Residental Lighting

Discussion in 'Landscape Lighting' started by justinL110, Nov 3, 2007.

  1. justinL110

    justinL110 LawnSite Member
    Posts: 18

    Recently I had a customer ask me to install a lighting system that would appeal to her house and completley light up her brick on the house. She also wanted it in the front flowerbed. I need some help on the design of the lights that shine on the brick. I also need product advise and where to buy. Thanks guys.
     
  2. pete scalia

    pete scalia LawnSite Senior Member
    Posts: 960

    My advise is this. Find a specialist in your area and subcontract him to do this job for you this time. You can still make some money but more importantly the customer is happy and not mad at you because you have never done this before and will be experimenting on their property. If you are truly interested in doing lighting in the future then buy some lights and experiment on a safe house like your own or a family member. Then and only then after you have some feel for this should you contract a job with anyone. You may not like my answer but this is the best for everyone concerned. Good luck.
     
  3. justinL110

    justinL110 LawnSite Member
    Posts: 18

    I am not worried about the customer becoming angry with me about experimenting on their property. I know them very well and they are aware that this is the first time I have dealt with this type of lighting. If I never do one myself how am I suppose to learn. My question is where do I go about finding a place to buy the materials and some advise on install.
     
  4. YardPro

    YardPro LawnSite Gold Member
    Posts: 3,564

    contact a distributer like john deere landscapes and ask when they are putting on classes for lighting..
     
  5. Pro-Scapes

    Pro-Scapes LawnSite Platinum Member
    Posts: 4,181

    I gotta agree with calling in a sub for this job. Learn from the job... watch.. ask to be part of the experience and learn. Dont ask questions to the annoying point but I for one would not shy away from educating someone who wants to learn to do it right.
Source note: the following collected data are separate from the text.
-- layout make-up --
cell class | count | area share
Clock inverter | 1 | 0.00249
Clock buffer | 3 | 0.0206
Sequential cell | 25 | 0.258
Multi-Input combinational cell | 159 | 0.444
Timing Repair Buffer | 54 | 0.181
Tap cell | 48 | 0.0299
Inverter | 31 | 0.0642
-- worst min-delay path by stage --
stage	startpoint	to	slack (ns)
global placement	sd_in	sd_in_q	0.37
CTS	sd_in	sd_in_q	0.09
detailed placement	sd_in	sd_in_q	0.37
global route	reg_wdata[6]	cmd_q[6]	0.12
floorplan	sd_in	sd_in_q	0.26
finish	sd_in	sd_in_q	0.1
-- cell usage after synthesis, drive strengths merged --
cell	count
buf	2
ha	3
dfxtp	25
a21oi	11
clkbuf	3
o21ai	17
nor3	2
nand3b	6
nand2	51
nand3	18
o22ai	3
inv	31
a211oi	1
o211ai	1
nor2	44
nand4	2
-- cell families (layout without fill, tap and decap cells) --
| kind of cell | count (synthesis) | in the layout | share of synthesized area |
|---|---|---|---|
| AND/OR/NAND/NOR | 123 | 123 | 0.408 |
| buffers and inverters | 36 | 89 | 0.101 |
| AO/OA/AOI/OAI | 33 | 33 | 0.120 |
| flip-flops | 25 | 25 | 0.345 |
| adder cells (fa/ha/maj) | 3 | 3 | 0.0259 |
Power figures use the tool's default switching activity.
`config.mk`:
```
export PLATFORM = sky130hd
export DESIGN_NAME = mc_core
export DESIGN_NICKNAME = d
export VERILOG_FILES = /design/src/rtl/mc_pkg.sv /design/src/rtl/mc_decode.sv /design/src/rtl/mc_alu.sv /design/src/rtl/mc_regfile.sv /design/src/rtl/mc_core.sv
export SDC_FILE = /design/constraint.sdc
export NUM_CORES = 2
export LEC_CHECK = 0
export BUFFER_PORTS_ARGS = -buffer_cell sky130_fd_sc_hd__buf_2
export CAP_MARGIN = 40
export CORE_MARGIN = 5
export CORE_UTILIZATION = 55
export DETAILED_ROUTE_END_ITERATION = 10
export MAX_ROUTING_LAYER = met4
export PLACE_DENSITY_LB_ADDON = 0.3
export SLEW_MARGIN = 20
export SYNTH_ARGS = -nofsm -noshare
export SYNTH_HDL_FRONTEND = slang
export SYNTH_SLANG_ARGS = --single-unit
```
`constraint.sdc`:
```
create_clock -name clk -period 6.31 [get_ports clk]
set_input_delay 0.631 -clock clk [delete_from_list [all_inputs] [get_ports clk]]
set_output_delay 0.631 -clock clk [all_outputs]
set_load 0.02 [all_outputs]
```
`src/rtl/mc_pkg.sv`:
```
package mc_pkg;
  localparam int XLEN   = 32;
  localparam int NREG   = 32;
  localparam int RIDX   = $clog2(NREG);
  localparam int IMMW   = 16;
  localparam int TGTW   = 26;
  localparam logic [XLEN-1:0] PC_STEP = XLEN'(4);

  localparam logic [5:0] OP_RTYPE = 6'h00;
  localparam logic [5:0] OP_JMP   = 6'h02;
  localparam logic [5:0] OP_BEQ   = 6'h04;
  localparam logic [5:0] OP_ADDI  = 6'h08;
  localparam logic [5:0] OP_SLTI  = 6'h0A;
  localparam logic [5:0] OP_ANDI  = 6'h0C;
  localparam logic [5:0] OP_ORI   = 6'h0D;
  localparam logic [5:0] OP_XORI  = 6'h0E;
  localparam logic [5:0] OP_LW    = 6'h23;
  localparam logic [5:0] OP_SW    = 6'h2B;

  localparam logic [5:0] FN_ADD = 6'h20;
  localparam logic [5:0] FN_SUB = 6'h22;
  localparam logic [5:0] FN_AND = 6'h24;
  localparam logic [5:0] FN_OR  = 6'h25;
  localparam logic [5:0] FN_XOR = 6'h26;
  localparam logic [5:0] FN_SLT = 6'h2A;

  typedef enum logic [2:0] {
    ST_FETCH, ST_DECODE, ST_EXEC, ST_MEM, ST_WRITE
  } state_e;

  typedef enum logic [2:0] {
    K_RR, K_RI, K_LD, K_ST, K_BR, K_JMP, K_BAD
  } kind_e;

  typedef enum logic [2:0] {
    ALU_ADD, ALU_SUB, ALU_AND, ALU_OR, ALU_XOR, ALU_SLT
  } alu_e;

  typedef struct packed {
    kind_e            kind;
    alu_e             alu;
    logic [RIDX-1:0]  dst;
  } dec_t;

  function automatic logic [XLEN-1:0] sext_imm(input logic [IMMW-1:0] imm);
    return {{(XLEN-IMMW){imm[IMMW-1]}}, imm};
  endfunction

  function automatic logic [XLEN-1:0] alu_calc(input alu_e op,
                                               input logic [XLEN-1:0] a,
                                               input logic [XLEN-1:0] b);
    logic [XLEN-1:0] y;
    case (op)
      ALU_ADD: y = a + b;
      ALU_SUB: y = a - b;
      ALU_AND: y = a & b;
      ALU_OR:  y = a | b;
      ALU_XOR: y = a ^ b;
      ALU_SLT: y = ($signed(a) < $signed(b)) ? XLEN'(1) : '0;
      default: y = '0;
    endcase
    return y;
  endfunction

  function automatic logic [XLEN-1:0] jump_dest(input logic [XLEN-1:0] seq_pc,
                                                input logic [TGTW-1:0] tgt);
    return {seq_pc[XLEN-1:TGTW+2], tgt, 2'b00};
  endfunction
endpackage

```
`src/rtl/mc_decode.sv`:
```
module mc_decode
  import mc_pkg::*;
(
  input  logic [5:0]      opcode,
  input  logic [5:0]      funct,
  input  logic [4:0]      shamt,
  input  logic [RIDX-1:0] rt_idx,
  input  logic [RIDX-1:0] rd_idx,
  output dec_t            dec
);
  always_comb begin
    dec.kind = K_BAD;
    dec.alu  = ALU_ADD;
    dec.dst  = rt_idx;
    case (opcode)
      OP_RTYPE: begin
        dec.dst  = rd_idx;
        dec.kind = (shamt == '0) ? K_RR : K_BAD;
        case (funct)
          FN_ADD:  dec.alu = ALU_ADD;
          FN_SUB:  dec.alu = ALU_SUB;
          FN_AND:  dec.alu = ALU_AND;
          FN_OR:   dec.alu = ALU_OR;
          FN_XOR:  dec.alu = ALU_XOR;
          FN_SLT:  dec.alu = ALU_SLT;
          default: dec.kind = K_BAD;
        endcase
      end
      OP_ADDI: begin dec.kind = K_RI; dec.alu = ALU_ADD; end
      OP_SLTI: begin dec.kind = K_RI; dec.alu = ALU_SLT; end
      OP_ANDI: begin dec.kind = K_RI; dec.alu = ALU_AND; end
      OP_ORI:  begin dec.kind = K_RI; dec.alu = ALU_OR;  end
      OP_XORI: begin dec.kind = K_RI; dec.alu = ALU_XOR; end
      OP_LW:   dec.kind = K_LD;
      OP_SW:   dec.kind = K_ST;
      OP_BEQ:  dec.kind = K_BR;
      OP_JMP:  dec.kind = K_JMP;
      default: dec.kind = K_BAD;
    endcase
  end
endmodule

```
`src/rtl/mc_alu.sv`:
```
module mc_alu
  import mc_pkg::*;
(
  input  alu_e            op,
  input  logic [XLEN-1:0] a,
  input  logic [XLEN-1:0] b,
  output logic [XLEN-1:0] y
);
  assign y = alu_calc(op, a, b);
endmodule

```
`src/rtl/mc_regfile.sv`:
```
module mc_regfile
  import mc_pkg::*;
#(
  parameter int N = NREG,
  parameter int W = XLEN,
  localparam int AW = $clog2(N)
) (
  input  logic          clk,
  input  logic          rst_n,
  input  logic          we,
  input  logic [AW-1:0] waddr,
  input  logic [W-1:0]  wdata,
  input  logic [AW-1:0] raddr_a,
  input  logic [AW-1:0] raddr_b,
  output logic [W-1:0]  rdata_a,
  output logic [W-1:0]  rdata_b
);
  logic [W-1:0] regs [N];

  always_ff @(posedge clk) begin
    if (!rst_n) begin
      for (int i = 0; i < N; i++) regs[i] <= '0;
    end else if (we && waddr != '0) begin
      regs[waddr] <= wdata;
    end
  end

  assign rdata_a = (raddr_a == '0) ? '0 : regs[raddr_a];
  assign rdata_b = (raddr_b == '0) ? '0 : regs[raddr_b];
endmodule

```
`src/rtl/mc_core.sv`:
```
module mc_core
  import mc_pkg::*;
(
  input  logic        clk,
  input  logic        rst_n,
  output logic [31:0] mem_addr,
  input  logic [31:0] mem_rdata,
  output logic [31:0] mem_wdata,
  output logic        mem_we,
  output logic        illegal_op
);
  state_e          state_q, state_d;
  logic [XLEN-1:0] pc_q, ir_q, a_q, b_q, res_q, wb_q;
  dec_t            dec;

  logic [RIDX-1:0] rs_idx, rt_idx, rd_idx;
  logic [XLEN-1:0] imm_sext, rf_a, rf_b, alu_b, alu_y, seq_addr;

  // named events used by the checker
  logic fetch_evt, rf_we, br_taken, jmp_evt, data_phase;

  assign rs_idx   = ir_q[25:21];
  assign rt_idx   = ir_q[20:16];
  assign rd_idx   = ir_q[15:11];
  assign imm_sext = sext_imm(ir_q[IMMW-1:0]);

  mc_decode u_dec (
    .opcode (ir_q[31:26]),
    .funct  (ir_q[5:0]),
    .shamt  (ir_q[10:6]),
    .rt_idx (rt_idx),
    .rd_idx (rd_idx),
    .dec    (dec)
  );

  assign fetch_evt  = (state_q == ST_FETCH);
  assign data_phase = (state_q == ST_MEM);
  assign rf_we      = (state_q == ST_WRITE);
  assign br_taken   = (state_q == ST_EXEC) && (dec.kind == K_BR) && (a_q == b_q);
  assign jmp_evt    = (state_q == ST_EXEC) && (dec.kind == K_JMP);
  assign illegal_op = (state_q == ST_DECODE) && (dec.kind == K_BAD);

  mc_regfile u_rf (
    .clk     (clk),
    .rst_n   (rst_n),
    .we      (rf_we),
    .waddr   (dec.dst),
    .wdata   (wb_q),
    .raddr_a (rs_idx),
    .raddr_b (rt_idx),
    .rdata_a (rf_a),
    .rdata_b (rf_b)
  );

  assign alu_b = (dec.kind == K_RR) ? b_q : imm_sext;

  mc_alu u_alu (
    .op (dec.alu),
    .a  (a_q),
    .b  (alu_b),
    .y  (alu_y)
  );

  assign seq_addr  = res_q & ~XLEN'(3);
  assign mem_addr  = data_phase ? seq_addr : pc_q;
  assign mem_wdata = b_q;
  assign mem_we    = data_phase && (dec.kind == K_ST);

  always_comb begin
    state_d = state_q;
    case (state_q)
      ST_FETCH:  state_d = ST_DECODE;
      ST_DECODE: state_d = (dec.kind == K_BAD) ? ST_FETCH : ST_EXEC;
      ST_EXEC:   state_d = (dec.kind == K_BR || dec.kind == K_JMP) ? ST_FETCH : ST_MEM;
      ST_MEM:    state_d = (dec.kind == K_ST) ? ST_FETCH : ST_WRITE;
      ST_WRITE:  state_d = ST_FETCH;
      default:   state_d = ST_FETCH;
    endcase
  end

  always_ff @(posedge clk) begin
    if (!rst_n) begin
      state_q <= ST_FETCH;
      pc_q    <= '0;
      ir_q    <= '0;
      a_q     <= '0;
      b_q     <= '0;
      res_q   <= '0;
      wb_q    <= '0;
    end else begin
      state_q <= state_d;
      case (state_q)
        ST_FETCH: begin
          ir_q <= mem_rdata;
          pc_q <= pc_q + PC_STEP;
        end
        ST_DECODE: begin
          a_q <= rf_a;
          b_q <= rf_b;
        end
        ST_EXEC: begin
          res_q <= alu_y;
          if (br_taken) pc_q <= pc_q + imm_sext;
          if (jmp_evt)  pc_q <= jump_dest(pc_q, ir_q[TGTW-1:0]);
        end
        ST_MEM: begin
          wb_q <= (dec.kind == K_LD) ? mem_rdata : res_q;
        end
        default: ;
      endcase
    end
  end
endmodule

```
== Word-level counts from Yosys, hierarchy flattened ==
Memories as Yosys holds them, arrays and structs flattened. A register that Yosys moved wholly into a read port is not among the register bits.
Cells that the tools add are included.
Operators by class
  add/subtract/negate cells: 4
  magnitude comparators: 1
  eq/ne operators: 33
  mux-type cells: 31
  bitwise gates (word level): 3
  reductions and logical operators: 21
Operators with widths (number)
  $mux 32: 8
  $pmux 32 s6: 1
  $add 32x32->32: 2
  $pmux 32 s2: 1
  $eq 6x6->1 const B: 8
  $add 32x3->32 const B: 1
  $and 32x32->32: 1
  $eq 32x32->1: 1
  $lt 32x32->1: 1
  $or 32x32->32: 1
  $reduce_or 32->1: 1
  $sub 32x32->32: 1
  $xor 32x32->32: 1
  $eq 6x4->1 const B: 5
  $mux 5: 6
  $pmux 3 s5: 2
  $eq 3x2->1 const B: 6
  $eq 3x3->1 const B: 6
  $pmux 3 s6: 1
  $logic_not 5->1: 3
  $pmux 3 s4: 1
  $logic_not 3->1: 3
  $mux 3: 3
  $eq 3x1->1 const B: 2
  other kinds (15): 27
Word-level totals
  register bits: 195
  memory bits (writable): 1024
  input port bits: 34
  output and inout port bits: 66
  word-level logic and storage cells: 102
  memories: 1
Memory list
  u_rf.regs: words 32, bits a word 32, rd ports 2, clocked after Yosys merged registers in 2, write ports 32, line mc_regfile.sv:18  | logic [W-1:0] regs [N];

== Logic depth before layout (Yosys ltp) ==
  word-level depth: 10
  depth in mapped cells: 25
  depth with buffers taken out: 21

== By module ==
A second synthesis with hierarchy kept.
Unflattened totals
  cells, all modules: 5748
  area, all modules: 70993.1 um^2
By module, submodules not included
  mc_regfile: instances 1, cells each 3509, area an instance 54204.5 um^2, sequential area each 30749.5 um^2
  mc_core: instances 1, cells each 1382, area an instance 11164.5 um^2, sequential area each 3903.7 um^2
  mc_alu: instances 1, cells each 809, area an instance 5290.1 um^2, sequential area each 0.0 um^2
  mc_decode: instances 1, cells each 48, area an instance 334.1 um^2, sequential area each 0.0 um^2

== Least setup slack after synthesis ==
No wires, ideal clock.
  kind: flip-flop to flip-flop
  start point: reg ir_q[29]
  end point: reg res_q[30]
  library setup time: 0.070 ns
  arrival time: 4.760 ns
  data required time: 6.240 ns
  path slack: 1.480 ns
  cell stages (with the launch flop): 24
  buffers on the path: 3
  period minus slack after synthesis: 4.830 ns
  path through: dfxtp_1 > clkbuf_1 > inv_1 > a21oi_1 > o21bai_1 > o21a_1 > nor3_1 > o21ai_1 > nor2_1 > clkbuf_1 > mux2_2 > inv_1 > ha_1 > buf_4 > inv_1 > a21o_1 > a221o_1 > a221oi_4 > o211ai_2 > a211oi_2 > nand2_1 > and3b_1 > or4_1 > a21oi_1
Between the ends
  longest elaborated chain between the ends: 7
  elaborated cells on any way between the ends: 27
  those cells by class: add/sub (2); eq/ne (14); mux (4); bitwise (3); reduce/logical (4)
Ends and longest elaborated chain
  start, declared: line mc_core.sv:13  | logic [XLEN-1:0] pc_q, ir_q, a_q, b_q, res_q, wb_q;
  start signal, assigned: line mc_core.sv:94  | ir_q <= mem_rdata;
  $eq 6x4->1: line mc_decode.sv:15  | case (opcode)
  $reduce_or 5->1 (no line)
  $pmux 3 s6: line mc_decode.sv:15
  $logic_not 3->1: line mc_core.sv:55  | assign alu_b = (dec.kind == K_RR) ? b_q : imm_sext;
  $mux 32: line mc_core.sv:55
  $sub 32x32->32, or another cell as far along: line mc_pkg.sv:55  | ALU_SUB: y = a - b;
  $pmux 32 s6 (*): line mc_pkg.sv:53  | case (op)
  end signal, assigned: line mc_core.sv:102  | res_q <= alu_y;
  end, declared: line mc_core.sv:13
Every way passes the cells marked *; elsewhere a longest branch is shown, timed or not.
A chain may end at the register's enable or synchronous reset.

== Final worst setup path ==
Same ends and word-level chain as after synthesis.

==> qor.tcl <==
set qor(timing.setup.critical_path_class) {flip-flop to flip-flop}
set qor(cellPowerDensity_nw_per_um2) 278
set qor(final-hold-violation-count) 0
set qor(path_delay_family) {compound AO/OA/AOI/OAI gates}
set qor(cp-end-kind) {flip-flop}
set qor(start_util_pct) 55.4
set qor(post-route-period-util_pct) 90.8
set qor(detail_route.iter0.violations) 7385
set qor(ys_warn_count) 0
set qor(detailroute.wirelength.met2_um) 113000
set qor(rows) 130
set qor(detail_route.wl_per_cell_um) 33.3
set qor(final_net_count) 5464
set qor(most_common_cell_type_on_the_critical_path) {sky130_fd_sc_hd__nand2_1}
set qor(clk-insertion-delay-late_ns) 0.79
set qor(grt.overflow.total) 0
set qor(dieArea_um2) 134000
set qor(slew_violations) 0
set qor(first_pass_iters) 6
set qor(horizontal_die_dimension_um) 366
set qor(core_um2) 126000
set qor(floorplan.io_pins) 100
set qor(max_clock_freq_ghz) 0.175
set qor(clkSlewWorstSetupHoldPaths_ns) 0.06
set qor(synth_cell_types) 91
set qor(wl_met3_um) 25200
set qor(worst_clock_skew_ns) 0.0374
set qor(tightest_slew_ns) 1.31
set qor(global_routing_usage_summed_across_all_routing_layers_pct) 35.7
set qor(layout_cells_sized_above_1_pct) 23.7
set qor(number_of_resized_instances_in_the_post_cts_repair_step) 0
set qor(preCtsSetupSlack_ns) 0.599
set qor(num_vias) 48700
set qor(worst_slew_margin_rel_pct) 13.0
set qor(syn_inst) 5324
set qor(placed_cell_area_um2) 73300
set qor(sequential_area_share_after_synthesis_pct) 49.9
set qor(cts_root_buffer) {sky130_fd_sc_hd__clkbuf_16}
set qor(post-layout-total-power_w) 0.0216
set qor(drc) 0
set qor(dp_hpwl_um) 152000
set qor(startpoint) {ir_q[29]}
set qor(min-delay-start) {mem_rdata[11]}
set qor(number_of_global_route_vias_before_repair) 48400
set qor(critical_path.max_fanout) 15
set qor(cts_inserted_buffers) 136
set qor(postLayoutCoreUtil_pct) 61.7
set qor(grt_max_degree) 161
set qor(cellLeakagePower_nw) 27.9
set qor(max_cap_viol_count) 0
set qor(timing.hold.worst.class) {input port to flip-flop}
set qor(setup_viol_count_final) 0
set qor(synth_enable_flop_cells) 1024
set qor(grt_first_pass_wirelength_um) 339000
set qor(portBuffers) 99
set qor(timing.critical_path.required_ns) 7.01
set qor(via_per_inst) 6.89
set qor(fp.dieH_um) 366
set qor(setup_slack_ns) 0.581
set qor(rr_startpoint) {ir_q[29]}
set qor(cp-start-kind) {flip-flop}
set qor(status) {finished, final reports clean}
set qor(synth_area_um2) 69800
set qor(critical-path-slowest-cell) {sky130_fd_sc_hd__dfxtp_1}
set qor(totalNegativeSetupSlack_ns) 0
set qor(postSynthAreaPerCell_um2) 13.1
set qor(place.gp.congestion) 0.959
set qor(ys_ff_latch) 1229
set qor(grt_antenna_before_repair) 12
set qor(synth_async_sr_flop_share_pct) 0
set qor(met1Wirelength_um) 84100
set qor(route.top_layer_used) {met4}
set qor(crit_path_cells) {nand2_1, a21oi_1, o21bai_1, o21a_1, nor3_1, o21ai_1, nor2_2, buf_4, nand2_1, o21ai_0, inv_1, ha_1, nor3_1, o311ai_1, a31oi_1, a221oi_4, o211ai_2, a211oi_2, nand2_1, and3b_1, or4_1, a21oi_1}
set qor(clock_sink_count) 1229
set qor(period_minus_slack_ns) 5.73
set qor(layout.cell_area.non_filler_um2) 77700
set qor(cpPeakStageDelay_ns) 0.69
set qor(crit_arrival_ns) 6.42
set qor(h_tree_depth) 4
set qor(cts_setup_buffers) 0
set qor(postRouteWirelength_um) 235000
set qor(rsz0062_at_grt) {no}
set qor(dominantRegCellSynth) {sky130_fd_sc_hd__edfxtp_1}
set qor(antenna_left) 0
set qor(cts_tree) {yes}
set qor(area_delta_synth_final_pct) 11.4
set qor(postCtsHoldBufs) 0
set qor(worst-path-buf-inv) 2
set qor(max-clock-path-buffers) 3
set qor(vdd.ir_drop.worst_mv) 0.262
[power breakdown]
group	internal, W	switching (W)
combinational	0.00170	0.00251
clock	0.00444	0.00338
sequential	0.00911	0.000461
total	0.0153	0.00636
[worst reg2reg max path, cell delays in order, from the launching register on]
cell                       delay (ns)
sky130_fd_sc_hd__dfxtp_1         0.69
sky130_fd_sc_hd__nand2_1         0.20
sky130_fd_sc_hd__a21oi_1         0.21
sky130_fd_sc_hd__o21bai_1        0.08
sky130_fd_sc_hd__o21a_1          0.11
sky130_fd_sc_hd__nor3_1          0.30
sky130_fd_sc_hd__o21ai_1         0.21
sky130_fd_sc_hd__nor2_2          0.11
sky130_fd_sc_hd__buf_4           0.27
sky130_fd_sc_hd__nand2_1         0.08
sky130_fd_sc_hd__o21ai_0         0.20
sky130_fd_sc_hd__inv_1           0.14
sky130_fd_sc_hd__ha_1            0.44
sky130_fd_sc_hd__nor3_1          0.10
sky130_fd_sc_hd__o311ai_1        0.41
sky130_fd_sc_hd__a31oi_1         0.25
sky130_fd_sc_hd__a221oi_4        0.45
sky130_fd_sc_hd__o211ai_2        0.32
sky130_fd_sc_hd__a211oi_2        0.30
sky130_fd_sc_hd__nand2_1         0.08
sky130_fd_sc_hd__and3b_1         0.19
sky130_fd_sc_hd__or4_1           0.39
sky130_fd_sc_hd__a21oi_1         0.15
[sequential cells by signal, indices dropped and copies added (netlist names), named ones only]
signal     flops
u_rf.regs   1024
a_q           32
ir_q          32
mem_wdata     32
pc_q          32
res_q         32
wb_q          32
state_q        3
[worst paths after layout]
| kind | end | slack (ns) | cells past startpoint |
|---|---|---|---|
| worst max register to register | res_q[30] | 0.58 | 22 |
| worst min register to register | res_q[2] | 0.52 | 2 |
| worst max-delay path | res_q[30] | 0.58 | 22 |
| worst min-delay path | ir_q[11] | 0.11 | 3 |
[synthesized netlist by cell type (all sizes together) (16+ instances only)]
cell    number  area share (%)
edfxtp    1024              44
and2       905             8.1
mux4       640              21
clkbuf     418             2.2
nor2       341             1.8
a21oi      258             1.9
dfxtp      205             5.9
nand2      176            0.95
o21ai      170             1.2
ha         135             2.4
and3       117             1.0
inv        107            0.58
mux2i      104             1.5
buf         80            0.47
a211oi      63            0.68
a21o        56            0.60
xnor2       49            0.61
nor3        40            0.29
mux2        37            0.60
a31oi       33            0.30
nand3       32            0.23
xor2        27            0.34
nand2b      21            0.19
o21a        19            0.20
nor2b       18            0.16
o21bai      17            0.18
nand4       16            0.14
nor4        16            0.16
[through the flow]
stage,hold slack (ns),cells
after CTS,0.0542,7049
after floorplan,0.458,5355
final,0.112,7063
after global placement,0.509,6755
after global routing,0.0917,7060
after detailed placement,0.518,6802
[cells in the final DEF (no fill, tap or decap), types with 98 or more instances in the layout]
cell type / instances
sky130_fd_sc_hd__edfxtp_1: 1024
sky130_fd_sc_hd__and2_1: 902
sky130_fd_sc_hd__mux4_2: 640
sky130_fd_sc_hd__nor2_1: 303
sky130_fd_sc_hd__a21oi_1: 256
sky130_fd_sc_hd__dfxtp_1: 194
sky130_fd_sc_hd__nand2_1: 174
sky130_fd_sc_hd__clkbuf_16: 141
sky130_fd_sc_hd__buf_4: 137
sky130_fd_sc_hd__ha_1: 135
sky130_fd_sc_hd__o21ai_0: 133
sky130_fd_sc_hd__and3_1: 117
sky130_fd_sc_hd__inv_1: 105
sky130_fd_sc_hd__mux2i_1: 104
sky130_fd_sc_hd__buf_2: 98
[per-layer routing]
metal / vias to the layer above / GRT usage [%]
met1: 24500 / 44.6
met2: 3361 / 56.7
met5: - / -
li1: 20100 / -
met3: 681 / 7.56
met4: 0 / 16.3
[cell families (layout without fill, tap and decap cells)]
group                      count (synthesis)  count (layout)  synth area share, %
and+or+nand+nor                         1733            1733                 13.7
muxes                                    781             781                 22.7
buffers and inverters                    605             651                 3.30
AOI/OAI and AO/OA                        761             761                 6.89
other                                      1              44              0.00537
xor gates and xnor gates                  76              76                0.954
DFF                                     1229            1229                 49.9
adders and majority gates                138             138                 2.51
[layout make-up]
cell class	instances	area [um^2]
Antenna cell	12	30.0
Clock buffer	194	3810
Clock inverter	53	519
Fill cell	9374	48200
Inverter	107	407
Multi-Input combinational cell	3521	33400
Sequential cell	1229	34900
Tap cell	1650	2060
Timing Repair Buffer	297	2660
Note: power is estimated with default switching activity, not from simulation.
    Without a good amount of training, Reasearch and hands on experience It would be an injustice to you and your client. If you take the time to learn it from a seasoned lighting installer the client will be more likley to reffer you for other work and you can either continue to get a piece of it from the sub or take what you have learned and move forward with it.

    On another note you may actually make more on the job subbing it out that you could doing it yourself. Dont discredit subcontracting. It can be just as profitable because the specialist can obtain a higher price.... they can provide superior design and knowledge and you wont be creating a liability by performing something that is not safe.
     
  6. irrig8r

    irrig8r LawnSite Platinum Member
    Posts: 4,533

    Well said Billy. And Pete.
     
  7. David Gretzmier

    David Gretzmier LawnSite Gold Member
    Posts: 3,645

    learning from a pro is always quicker than discovering on your own. you know the job is done right, and they will point out, fix your mistakes. without a pro, you are relying on yourself to fix yourself. I would not tear into a customers engine just to learn how to be a mechanic, even if I had a book and the customer said go for it.
     
  8. Pro-Scapes

    Pro-Scapes LawnSite Platinum Member
    Posts: 4,181

    Another point to consider... are you INSURED for lighting ? Chances are prolly not. I would suggest carrying min 1 million... we carry 2 million just to be safe and to protect us.
     
  9. niteliters

    niteliters LawnSite Senior Member
    Posts: 537

    who you choose to learn from will set you on a path. not always the correct path. I am 4 hours away and would be willing to talk with you. pm me with your contact info if you would like.
     
  10. INTEGRA Bespoke Lighting

    INTEGRA Bespoke Lighting LawnSite Platinum Member
    Posts: 4,102

    I am also insured with an industry specific policy. We just recently upped our coverage from 2 milllion to 5 million after a long disagreement with our underwriter.

    Most of the homes and properties we work on are worth 2 million+. I wasn't very happy carrying minimal insurance, and the underwriters were a little confused as to just what type of properties we were working on.

    After watching a couple of friends suffer a catastrophic business loss due to improper insurance, I would encourage all of you to closely examine your coverage and also to have an indepth consultation with your broker/underwriter. This will ensure that the insurance company clearly understands your business and that you are properly covered. Settling for a general business liability policy could leave you unknowingly exposed.